- Work order -
The job is to find each line of the records below that includes the word "after" and copy it.

(Stored data)
┌──
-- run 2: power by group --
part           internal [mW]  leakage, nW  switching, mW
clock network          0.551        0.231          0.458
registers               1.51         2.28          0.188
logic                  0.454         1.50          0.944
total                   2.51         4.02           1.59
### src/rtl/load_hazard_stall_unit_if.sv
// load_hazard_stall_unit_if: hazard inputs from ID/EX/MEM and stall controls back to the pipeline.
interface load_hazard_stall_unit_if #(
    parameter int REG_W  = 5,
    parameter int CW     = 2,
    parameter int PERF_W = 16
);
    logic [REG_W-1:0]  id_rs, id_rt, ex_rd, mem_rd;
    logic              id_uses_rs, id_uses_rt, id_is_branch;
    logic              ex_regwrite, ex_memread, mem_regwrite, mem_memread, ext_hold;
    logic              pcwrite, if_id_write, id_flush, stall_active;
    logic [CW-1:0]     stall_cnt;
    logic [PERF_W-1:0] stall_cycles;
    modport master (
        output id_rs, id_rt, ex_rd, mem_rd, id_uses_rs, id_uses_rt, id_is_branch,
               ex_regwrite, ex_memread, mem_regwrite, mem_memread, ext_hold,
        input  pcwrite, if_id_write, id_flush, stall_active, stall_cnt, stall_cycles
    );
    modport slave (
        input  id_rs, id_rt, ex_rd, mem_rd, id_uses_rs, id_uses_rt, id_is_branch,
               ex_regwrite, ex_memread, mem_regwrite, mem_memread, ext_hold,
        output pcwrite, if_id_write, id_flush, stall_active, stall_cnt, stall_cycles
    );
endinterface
└──
┌──
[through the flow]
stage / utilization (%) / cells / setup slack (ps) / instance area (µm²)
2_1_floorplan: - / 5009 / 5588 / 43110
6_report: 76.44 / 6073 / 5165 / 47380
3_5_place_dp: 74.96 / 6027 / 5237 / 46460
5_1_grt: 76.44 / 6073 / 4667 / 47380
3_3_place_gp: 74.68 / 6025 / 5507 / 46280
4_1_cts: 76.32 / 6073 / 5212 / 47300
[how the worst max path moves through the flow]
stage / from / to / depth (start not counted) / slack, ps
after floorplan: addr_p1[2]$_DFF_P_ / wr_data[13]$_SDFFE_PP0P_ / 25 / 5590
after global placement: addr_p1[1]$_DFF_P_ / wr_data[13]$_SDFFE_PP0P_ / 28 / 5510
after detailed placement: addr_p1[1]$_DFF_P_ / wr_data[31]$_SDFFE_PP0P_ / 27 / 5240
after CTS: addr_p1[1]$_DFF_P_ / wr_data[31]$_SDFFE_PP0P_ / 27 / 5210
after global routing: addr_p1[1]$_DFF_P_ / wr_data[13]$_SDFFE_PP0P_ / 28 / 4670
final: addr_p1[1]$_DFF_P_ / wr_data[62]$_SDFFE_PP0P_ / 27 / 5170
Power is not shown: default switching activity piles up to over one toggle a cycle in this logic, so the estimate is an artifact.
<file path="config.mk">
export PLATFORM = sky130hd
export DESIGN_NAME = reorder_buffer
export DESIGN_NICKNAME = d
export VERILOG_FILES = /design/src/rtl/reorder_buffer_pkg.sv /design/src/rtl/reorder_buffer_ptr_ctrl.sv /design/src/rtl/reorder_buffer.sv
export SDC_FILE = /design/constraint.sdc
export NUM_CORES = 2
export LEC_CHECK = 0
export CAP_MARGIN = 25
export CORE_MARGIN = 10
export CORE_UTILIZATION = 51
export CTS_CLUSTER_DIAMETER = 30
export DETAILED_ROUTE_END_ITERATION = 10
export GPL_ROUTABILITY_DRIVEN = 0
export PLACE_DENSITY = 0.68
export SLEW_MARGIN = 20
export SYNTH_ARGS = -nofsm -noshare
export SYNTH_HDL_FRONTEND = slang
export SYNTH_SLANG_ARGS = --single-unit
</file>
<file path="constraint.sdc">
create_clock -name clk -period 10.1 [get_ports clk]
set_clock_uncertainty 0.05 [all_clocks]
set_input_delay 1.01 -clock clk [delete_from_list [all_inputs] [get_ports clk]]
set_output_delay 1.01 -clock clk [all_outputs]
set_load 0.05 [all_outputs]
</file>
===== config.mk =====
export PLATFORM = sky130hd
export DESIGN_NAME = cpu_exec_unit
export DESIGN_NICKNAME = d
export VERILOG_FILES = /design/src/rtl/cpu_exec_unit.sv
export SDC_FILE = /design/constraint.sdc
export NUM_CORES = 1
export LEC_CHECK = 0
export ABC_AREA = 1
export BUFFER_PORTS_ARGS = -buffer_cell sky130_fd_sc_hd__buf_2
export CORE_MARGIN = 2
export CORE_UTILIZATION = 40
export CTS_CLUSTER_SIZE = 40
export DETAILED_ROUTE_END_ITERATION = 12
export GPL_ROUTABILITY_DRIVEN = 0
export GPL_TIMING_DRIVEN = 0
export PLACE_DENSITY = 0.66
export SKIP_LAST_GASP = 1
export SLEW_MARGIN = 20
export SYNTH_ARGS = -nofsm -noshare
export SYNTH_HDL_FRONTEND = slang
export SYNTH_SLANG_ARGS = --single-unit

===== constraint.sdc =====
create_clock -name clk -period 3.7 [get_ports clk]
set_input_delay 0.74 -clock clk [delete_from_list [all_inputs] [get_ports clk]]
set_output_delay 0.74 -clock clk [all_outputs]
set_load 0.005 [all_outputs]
└──
- Solution to this task -
after floorplan: addr_p1[2]$_DFF_P_ / wr_data[13]$_SDFFE_PP0P_ / 25 / 5590
after global placement: addr_p1[1]$_DFF_P_ / wr_data[13]$_SDFFE_PP0P_ / 28 / 5510
after detailed placement: addr_p1[1]$_DFF_P_ / wr_data[31]$_SDFFE_PP0P_ / 27 / 5240
after CTS: addr_p1[1]$_DFF_P_ / wr_data[31]$_SDFFE_PP0P_ / 27 / 5210
after global routing: addr_p1[1]$_DFF_P_ / wr_data[13]$_SDFFE_PP0P_ / 28 / 4670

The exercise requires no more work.